-- Try it --
Take each line from the entries that holds "flip" and copy it out.

(Collection entries)
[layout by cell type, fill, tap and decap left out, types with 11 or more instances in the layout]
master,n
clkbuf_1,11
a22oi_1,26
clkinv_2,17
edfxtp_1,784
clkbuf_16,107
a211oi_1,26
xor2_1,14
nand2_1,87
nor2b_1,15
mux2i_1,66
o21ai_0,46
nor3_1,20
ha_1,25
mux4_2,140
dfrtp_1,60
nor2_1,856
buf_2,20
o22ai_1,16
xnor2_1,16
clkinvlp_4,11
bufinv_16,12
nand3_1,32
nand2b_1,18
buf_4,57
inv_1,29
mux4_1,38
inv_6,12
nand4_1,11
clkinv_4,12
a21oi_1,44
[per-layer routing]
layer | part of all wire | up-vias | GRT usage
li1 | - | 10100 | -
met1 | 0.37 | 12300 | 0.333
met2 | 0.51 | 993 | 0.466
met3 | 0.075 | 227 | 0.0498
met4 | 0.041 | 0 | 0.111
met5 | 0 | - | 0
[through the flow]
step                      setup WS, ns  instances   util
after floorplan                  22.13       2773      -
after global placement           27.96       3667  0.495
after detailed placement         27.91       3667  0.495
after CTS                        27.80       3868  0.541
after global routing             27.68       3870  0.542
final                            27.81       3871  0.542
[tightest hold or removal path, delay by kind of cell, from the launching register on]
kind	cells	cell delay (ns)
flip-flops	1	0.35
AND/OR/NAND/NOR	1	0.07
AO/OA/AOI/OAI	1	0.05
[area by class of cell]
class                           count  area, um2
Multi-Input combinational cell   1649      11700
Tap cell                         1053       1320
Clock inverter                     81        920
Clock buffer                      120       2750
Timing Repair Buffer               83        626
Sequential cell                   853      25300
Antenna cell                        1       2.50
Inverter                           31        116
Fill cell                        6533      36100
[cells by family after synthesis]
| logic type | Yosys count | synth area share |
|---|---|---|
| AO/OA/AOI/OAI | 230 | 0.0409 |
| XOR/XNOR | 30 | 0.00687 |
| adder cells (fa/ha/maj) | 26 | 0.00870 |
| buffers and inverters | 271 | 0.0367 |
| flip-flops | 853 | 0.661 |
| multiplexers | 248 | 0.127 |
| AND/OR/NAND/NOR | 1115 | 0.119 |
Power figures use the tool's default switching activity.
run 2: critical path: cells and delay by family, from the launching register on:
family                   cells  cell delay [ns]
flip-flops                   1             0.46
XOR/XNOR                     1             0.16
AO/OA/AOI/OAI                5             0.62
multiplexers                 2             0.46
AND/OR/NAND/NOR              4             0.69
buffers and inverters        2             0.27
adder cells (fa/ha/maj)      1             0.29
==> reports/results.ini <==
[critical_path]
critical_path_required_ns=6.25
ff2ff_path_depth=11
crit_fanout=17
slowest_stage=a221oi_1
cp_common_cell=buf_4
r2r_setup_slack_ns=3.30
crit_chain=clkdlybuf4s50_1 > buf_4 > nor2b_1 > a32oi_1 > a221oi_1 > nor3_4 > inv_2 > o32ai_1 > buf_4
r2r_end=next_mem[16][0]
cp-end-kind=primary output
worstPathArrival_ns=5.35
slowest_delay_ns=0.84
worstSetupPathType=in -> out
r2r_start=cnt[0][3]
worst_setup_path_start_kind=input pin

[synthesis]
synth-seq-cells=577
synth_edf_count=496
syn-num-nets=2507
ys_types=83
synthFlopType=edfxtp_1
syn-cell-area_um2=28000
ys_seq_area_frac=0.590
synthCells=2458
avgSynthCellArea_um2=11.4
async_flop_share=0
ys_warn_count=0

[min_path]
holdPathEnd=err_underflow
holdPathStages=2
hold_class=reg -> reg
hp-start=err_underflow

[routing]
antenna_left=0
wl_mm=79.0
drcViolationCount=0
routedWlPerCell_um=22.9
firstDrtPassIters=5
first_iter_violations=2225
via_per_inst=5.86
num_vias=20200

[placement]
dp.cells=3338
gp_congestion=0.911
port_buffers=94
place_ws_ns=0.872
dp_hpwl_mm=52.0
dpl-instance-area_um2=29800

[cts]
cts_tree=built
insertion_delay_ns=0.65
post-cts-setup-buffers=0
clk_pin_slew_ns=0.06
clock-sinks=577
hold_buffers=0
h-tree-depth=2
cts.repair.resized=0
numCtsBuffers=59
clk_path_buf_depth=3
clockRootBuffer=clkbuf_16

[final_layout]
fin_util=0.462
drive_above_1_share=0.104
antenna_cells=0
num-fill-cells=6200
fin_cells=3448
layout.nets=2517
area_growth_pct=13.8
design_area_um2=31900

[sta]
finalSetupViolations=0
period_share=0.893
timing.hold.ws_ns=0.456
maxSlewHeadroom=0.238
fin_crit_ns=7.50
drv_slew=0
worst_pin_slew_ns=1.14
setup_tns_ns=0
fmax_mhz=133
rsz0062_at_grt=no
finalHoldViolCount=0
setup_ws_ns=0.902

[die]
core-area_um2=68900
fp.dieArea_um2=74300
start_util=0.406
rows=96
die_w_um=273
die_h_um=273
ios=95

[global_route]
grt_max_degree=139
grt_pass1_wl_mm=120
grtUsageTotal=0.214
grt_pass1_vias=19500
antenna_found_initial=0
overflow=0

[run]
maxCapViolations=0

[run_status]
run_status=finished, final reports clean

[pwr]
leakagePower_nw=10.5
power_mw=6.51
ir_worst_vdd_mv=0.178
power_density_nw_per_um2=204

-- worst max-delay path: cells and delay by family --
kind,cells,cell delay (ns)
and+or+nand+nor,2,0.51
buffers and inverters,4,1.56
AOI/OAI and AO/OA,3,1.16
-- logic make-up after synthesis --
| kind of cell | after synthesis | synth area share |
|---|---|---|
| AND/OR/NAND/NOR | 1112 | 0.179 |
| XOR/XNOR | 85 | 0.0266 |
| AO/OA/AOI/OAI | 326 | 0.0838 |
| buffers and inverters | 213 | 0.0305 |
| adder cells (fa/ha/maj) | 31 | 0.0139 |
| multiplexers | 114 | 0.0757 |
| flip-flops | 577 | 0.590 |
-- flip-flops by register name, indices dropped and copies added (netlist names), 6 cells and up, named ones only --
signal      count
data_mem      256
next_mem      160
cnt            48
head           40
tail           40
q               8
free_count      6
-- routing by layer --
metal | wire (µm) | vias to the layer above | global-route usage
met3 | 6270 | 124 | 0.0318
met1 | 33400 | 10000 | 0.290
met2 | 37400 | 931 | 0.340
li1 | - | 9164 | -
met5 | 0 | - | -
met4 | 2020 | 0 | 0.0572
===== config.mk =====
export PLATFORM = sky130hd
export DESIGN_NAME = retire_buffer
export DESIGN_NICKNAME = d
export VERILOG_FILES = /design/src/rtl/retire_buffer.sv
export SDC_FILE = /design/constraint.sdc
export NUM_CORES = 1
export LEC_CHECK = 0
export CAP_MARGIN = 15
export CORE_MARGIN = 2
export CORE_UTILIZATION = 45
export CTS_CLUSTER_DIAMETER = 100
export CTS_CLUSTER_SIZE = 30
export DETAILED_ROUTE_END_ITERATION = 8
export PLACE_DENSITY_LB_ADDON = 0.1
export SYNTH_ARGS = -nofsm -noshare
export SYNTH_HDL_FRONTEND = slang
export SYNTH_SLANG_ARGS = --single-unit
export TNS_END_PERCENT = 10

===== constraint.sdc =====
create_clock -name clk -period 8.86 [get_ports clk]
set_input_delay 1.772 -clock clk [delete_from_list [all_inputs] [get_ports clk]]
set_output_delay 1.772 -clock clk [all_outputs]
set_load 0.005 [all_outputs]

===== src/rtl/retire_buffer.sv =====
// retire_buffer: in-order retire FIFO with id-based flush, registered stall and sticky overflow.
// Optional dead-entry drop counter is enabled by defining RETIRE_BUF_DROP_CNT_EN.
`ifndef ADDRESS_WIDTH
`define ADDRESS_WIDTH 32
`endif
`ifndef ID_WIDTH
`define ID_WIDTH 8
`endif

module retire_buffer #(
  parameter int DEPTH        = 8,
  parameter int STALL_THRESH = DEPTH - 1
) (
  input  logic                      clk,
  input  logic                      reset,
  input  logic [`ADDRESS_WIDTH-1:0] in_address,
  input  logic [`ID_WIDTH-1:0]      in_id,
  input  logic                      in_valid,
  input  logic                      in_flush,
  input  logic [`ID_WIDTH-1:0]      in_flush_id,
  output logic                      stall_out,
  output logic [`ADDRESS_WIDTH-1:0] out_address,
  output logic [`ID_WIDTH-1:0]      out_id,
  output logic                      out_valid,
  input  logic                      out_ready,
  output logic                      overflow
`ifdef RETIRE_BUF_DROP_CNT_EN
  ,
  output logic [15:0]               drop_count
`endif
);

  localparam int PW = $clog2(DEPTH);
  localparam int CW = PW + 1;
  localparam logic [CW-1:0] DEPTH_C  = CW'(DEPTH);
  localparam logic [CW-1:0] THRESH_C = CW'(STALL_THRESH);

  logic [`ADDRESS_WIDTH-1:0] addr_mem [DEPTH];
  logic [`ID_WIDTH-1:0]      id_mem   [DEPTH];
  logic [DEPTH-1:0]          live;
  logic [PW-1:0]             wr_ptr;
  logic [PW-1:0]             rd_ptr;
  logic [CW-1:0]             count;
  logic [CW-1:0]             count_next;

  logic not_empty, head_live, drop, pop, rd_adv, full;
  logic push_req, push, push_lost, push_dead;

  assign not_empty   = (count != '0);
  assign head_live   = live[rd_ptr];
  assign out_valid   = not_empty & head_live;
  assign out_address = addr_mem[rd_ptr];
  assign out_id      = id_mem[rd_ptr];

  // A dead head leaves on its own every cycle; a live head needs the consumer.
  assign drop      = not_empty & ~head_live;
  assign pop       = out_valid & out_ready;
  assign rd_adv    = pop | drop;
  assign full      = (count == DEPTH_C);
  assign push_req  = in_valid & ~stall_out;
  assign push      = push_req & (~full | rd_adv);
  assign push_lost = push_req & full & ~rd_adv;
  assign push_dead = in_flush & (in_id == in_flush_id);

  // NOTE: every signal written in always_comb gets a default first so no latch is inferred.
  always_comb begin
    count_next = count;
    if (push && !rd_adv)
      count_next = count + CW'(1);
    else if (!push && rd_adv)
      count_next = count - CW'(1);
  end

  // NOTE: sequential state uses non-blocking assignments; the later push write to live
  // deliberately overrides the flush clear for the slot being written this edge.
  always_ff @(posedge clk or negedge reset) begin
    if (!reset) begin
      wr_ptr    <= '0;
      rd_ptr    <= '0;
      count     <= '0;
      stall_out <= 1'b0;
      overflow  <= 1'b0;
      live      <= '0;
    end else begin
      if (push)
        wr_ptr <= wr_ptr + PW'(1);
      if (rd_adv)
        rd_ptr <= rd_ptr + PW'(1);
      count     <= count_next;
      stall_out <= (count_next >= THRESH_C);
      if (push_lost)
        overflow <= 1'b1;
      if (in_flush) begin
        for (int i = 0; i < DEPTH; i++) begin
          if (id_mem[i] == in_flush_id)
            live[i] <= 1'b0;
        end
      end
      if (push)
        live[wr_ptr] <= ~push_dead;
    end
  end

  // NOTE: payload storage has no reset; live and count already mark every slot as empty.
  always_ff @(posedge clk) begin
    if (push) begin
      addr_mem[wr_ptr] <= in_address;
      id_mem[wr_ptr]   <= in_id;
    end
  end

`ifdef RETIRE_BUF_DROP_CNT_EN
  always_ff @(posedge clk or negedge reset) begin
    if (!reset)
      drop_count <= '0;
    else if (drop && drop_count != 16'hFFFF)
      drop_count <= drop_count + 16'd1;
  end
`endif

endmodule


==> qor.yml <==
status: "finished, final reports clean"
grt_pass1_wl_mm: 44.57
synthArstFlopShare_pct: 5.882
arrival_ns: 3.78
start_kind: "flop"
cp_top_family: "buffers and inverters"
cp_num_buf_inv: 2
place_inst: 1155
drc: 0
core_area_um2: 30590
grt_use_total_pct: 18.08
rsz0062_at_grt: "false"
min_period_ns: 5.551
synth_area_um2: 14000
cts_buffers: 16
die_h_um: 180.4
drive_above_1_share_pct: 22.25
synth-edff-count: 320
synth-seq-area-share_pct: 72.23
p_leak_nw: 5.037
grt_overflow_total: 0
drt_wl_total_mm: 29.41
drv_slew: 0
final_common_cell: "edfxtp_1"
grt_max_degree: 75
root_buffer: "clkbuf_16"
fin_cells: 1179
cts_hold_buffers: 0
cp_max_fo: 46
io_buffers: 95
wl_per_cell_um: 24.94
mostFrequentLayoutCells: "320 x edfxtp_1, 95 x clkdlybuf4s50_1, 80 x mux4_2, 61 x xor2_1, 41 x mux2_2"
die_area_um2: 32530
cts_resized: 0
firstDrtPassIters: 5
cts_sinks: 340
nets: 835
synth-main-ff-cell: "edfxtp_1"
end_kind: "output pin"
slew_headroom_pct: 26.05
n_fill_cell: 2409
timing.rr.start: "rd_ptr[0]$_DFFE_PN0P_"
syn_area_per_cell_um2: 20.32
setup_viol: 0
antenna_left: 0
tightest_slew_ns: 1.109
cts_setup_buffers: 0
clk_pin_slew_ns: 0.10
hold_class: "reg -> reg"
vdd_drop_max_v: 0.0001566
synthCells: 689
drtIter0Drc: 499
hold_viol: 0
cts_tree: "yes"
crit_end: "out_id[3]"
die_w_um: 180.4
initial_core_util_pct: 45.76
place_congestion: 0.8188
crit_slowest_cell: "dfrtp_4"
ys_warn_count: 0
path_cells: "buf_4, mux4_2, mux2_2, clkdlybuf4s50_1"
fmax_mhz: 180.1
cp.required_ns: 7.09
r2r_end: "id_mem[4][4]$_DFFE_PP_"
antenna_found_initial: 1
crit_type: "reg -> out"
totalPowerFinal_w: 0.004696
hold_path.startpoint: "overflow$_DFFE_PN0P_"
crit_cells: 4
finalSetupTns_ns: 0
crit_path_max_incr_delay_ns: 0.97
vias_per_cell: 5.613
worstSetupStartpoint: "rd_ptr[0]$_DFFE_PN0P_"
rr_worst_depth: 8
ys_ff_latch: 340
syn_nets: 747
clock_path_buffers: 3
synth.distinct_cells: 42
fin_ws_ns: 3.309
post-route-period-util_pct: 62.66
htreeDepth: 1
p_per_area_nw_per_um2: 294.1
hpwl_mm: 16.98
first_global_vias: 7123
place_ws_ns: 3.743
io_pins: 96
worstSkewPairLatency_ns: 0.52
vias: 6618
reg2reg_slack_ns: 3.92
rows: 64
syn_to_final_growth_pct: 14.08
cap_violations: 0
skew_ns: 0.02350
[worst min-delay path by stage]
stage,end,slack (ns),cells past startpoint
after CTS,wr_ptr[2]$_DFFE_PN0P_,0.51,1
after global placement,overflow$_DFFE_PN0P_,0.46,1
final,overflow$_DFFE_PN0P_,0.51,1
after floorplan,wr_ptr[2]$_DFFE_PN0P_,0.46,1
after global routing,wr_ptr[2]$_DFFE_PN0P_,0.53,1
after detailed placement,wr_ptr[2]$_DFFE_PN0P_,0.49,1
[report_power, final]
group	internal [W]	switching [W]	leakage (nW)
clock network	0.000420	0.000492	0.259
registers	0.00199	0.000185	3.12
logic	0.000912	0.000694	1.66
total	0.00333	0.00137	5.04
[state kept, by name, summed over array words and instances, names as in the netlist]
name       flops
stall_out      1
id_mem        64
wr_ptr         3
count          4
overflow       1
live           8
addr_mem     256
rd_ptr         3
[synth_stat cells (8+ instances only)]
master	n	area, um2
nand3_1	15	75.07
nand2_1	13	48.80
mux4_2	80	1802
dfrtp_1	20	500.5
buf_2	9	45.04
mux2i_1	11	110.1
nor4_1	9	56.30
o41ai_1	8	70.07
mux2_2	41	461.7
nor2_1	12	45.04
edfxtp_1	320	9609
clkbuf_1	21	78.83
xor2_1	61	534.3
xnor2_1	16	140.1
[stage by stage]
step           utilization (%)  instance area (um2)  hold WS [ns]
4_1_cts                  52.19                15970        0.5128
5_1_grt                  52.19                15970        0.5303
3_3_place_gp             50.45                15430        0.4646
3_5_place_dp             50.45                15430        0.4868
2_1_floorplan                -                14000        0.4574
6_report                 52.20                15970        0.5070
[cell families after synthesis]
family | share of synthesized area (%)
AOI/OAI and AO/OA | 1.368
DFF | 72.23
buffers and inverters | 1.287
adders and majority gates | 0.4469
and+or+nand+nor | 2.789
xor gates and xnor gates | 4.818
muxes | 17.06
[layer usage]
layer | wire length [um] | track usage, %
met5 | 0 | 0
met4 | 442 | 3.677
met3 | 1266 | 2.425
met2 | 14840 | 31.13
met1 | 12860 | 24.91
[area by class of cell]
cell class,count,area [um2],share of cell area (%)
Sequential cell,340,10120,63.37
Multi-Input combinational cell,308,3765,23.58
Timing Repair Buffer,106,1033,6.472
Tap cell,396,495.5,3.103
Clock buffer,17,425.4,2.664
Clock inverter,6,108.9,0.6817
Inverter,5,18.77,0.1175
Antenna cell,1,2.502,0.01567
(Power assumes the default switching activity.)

-- Solution to this task --
flip-flops	1	0.35
| flip-flops | 853 | 0.661 |
flip-flops                   1             0.46
| flip-flops | 577 | 0.590 |
-- flip-flops by register name, indices dropped and copies added (netlist names), 6 cells and up, named ones only --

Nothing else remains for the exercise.